Ant Farm Moisture
Get your moisture levels right!
We are often asked how best to maintain an ant farm to get the best out of it and make it as homely for the ants as possible. If you are using one of the traditional-type farms, the most important thing is moisture. The kits come fully provided with a sufficient amount of the right grade of sand, but it is important that it has the right moisture content.You’ve tried building sandcastles on the beach, right? Then you’ll know that dry sand is completely useless for sandcastle building. The sand grains don’t stick together and it just flows around all over the place. What you need is moisture. You’ll also know that if you have too much water then what have you got? Mud! Mud may be great for pigs and hippos but its no good for sandcastles (or ants!) because mud flows around all over the place too.
You need a moisture content that is somewhere in between to make a nice firm sandcastle that won’t fall apart as soon as it’s touched. To stop their tunnels collapsing, this is what the ants in an ant farm need too. It depends a bit on the particle size of the sand supplied with the ant farm kit, but usually about one part of water to eight parts of sand is about right and the important thing is to keep the moisture content right all the time. Too much water and you’ve got collapsing tunnels, too little water and you’ve still got collapsing tunnels.
In nature ants will often incorporate ventilation systems into their nests with which they can control the humidity within the nest. This isn’t just for sand control, it’s also a means of preventing fungal infections breaking out within the nest.
Get it just right and the ants will be happy and you’ll be happy too. In the new gel-type ant farms, such as this LED Illuminated Gel Ant Farm
moisture isn’t an issue because the water is contained within the gel medium but if it’s a traditional two-plate ant farm that you’re considering then this is something you’ll need to be aware of. Once your sand is sandwiched inside the ant farm the rate of drying will be very slow, so it’s important to get it right from the word go. The kit will usually contain explicit instructions about how much water to use for the amount of sand provided but if it doesn’t, or if you’re building your own ant farm from wood and glass, try these tips.

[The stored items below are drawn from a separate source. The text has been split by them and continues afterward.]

--- src/rtl/mux41_rr_sched.sv ---
// mux41_rr_sched: round-robin grant of a 4:1 bit mux with bounded hold and registered mux output
module mux41_rr_sched #(
  parameter int HOLD_MAX = 4
) (
  input  logic       clk,
  input  logic       rst,
  input  logic [3:0] req,
  input  logic [3:0] data,
  output logic [3:0] grant,
  output logic [1:0] key,
  output logic       busy,
  output logic       out,
  output logic       out_valid
);
  typedef enum logic {IDLE, GRANT} state_t;
  state_t st, st_n;
  logic [1:0] ptr, ptr_n, key_n, nk;
  logic [3:0] cnt, cnt_n, grant_n, oth;
  logic take;
  // first set bit of m, scanning upward from s with wrap
  function automatic logic [1:0] pick(input logic [3:0] m, input logic [1:0] s);
    logic [1:0] r, j;
    logic f;
    r = s;
    f = 1'b0;
    for (int i = 0; i < 4; i++) begin
      j = s + 2'(i);
      if (!f && m[j]) begin
        r = j;
        f = 1'b1;
      end
    end
    return r;
  endfunction
  assign oth = req & ~(4'b0001 << key);
  always_comb begin
    st_n = st;
    ptr_n = ptr;
    key_n = key;
    grant_n = grant;
    cnt_n = cnt;
    take = 1'b0;
    nk = key;
    if (st == IDLE) begin
      take = |req;
      nk = pick(req, ptr);
    end else if (!req[key] || (cnt == 4'(HOLD_MAX) && |oth)) begin
      take = |oth;
      nk = pick(oth, key + 2'd1);
      st_n = |oth ? GRANT : IDLE;
      grant_n = 4'b0000;
    end else
      cnt_n = cnt == 4'(HOLD_MAX) ? cnt : cnt + 4'd1;
    if (take) begin
      st_n = GRANT;
      key_n = nk;
      grant_n = 4'b0001 << nk;
      cnt_n = 4'd1;
      ptr_n = nk + 2'd1;
    end
  end
  always_ff @(posedge clk) begin
    if (rst) begin
      st <= IDLE;
      ptr <= 2'd0;
      cnt <= 4'd0;
      grant <= 4'b0000;
      key <= 2'd0;
      out <= 1'b0;
      out_valid <= 1'b0;
    end else begin
      st <= st_n;
      ptr <= ptr_n;
      cnt <= cnt_n;
      grant <= grant_n;
      key <= key_n;
      out <= |grant_n ? data[key_n] : out;
      out_valid <= |grant_n;
    end
  end
  assign busy = |grant;
endmodule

Firstly you need to ensure that the sand has the same moisture level throughout; it’s no good if some of your sand is moist and the rest of it dry. Tip your sand into a large glass jar with a screw top lid. Add water to about 12% of the weight of the sand. Electronic scales are good for this. Put on the lid and give the jar a good shake to try to spread the moisture throughout the mix. Leave the jar to settle for a day or so to let the water molecules move through the mix.
Then try the pinch test. Pinch a small amount of the sand between your finger and thumb if it stands up in a little spike then it’s probably about right. If it collapses immediately due to being to wet, spread the sand out on a baking tray or something similar for about ten minutes to allow some of the water to evaporate. then try again. If it collapses because it’s too dry then obviously, add a little more water and do the jar thing again. It’s crucial to get this right otherwise your ants will suffer through not being able to tunnel effectively.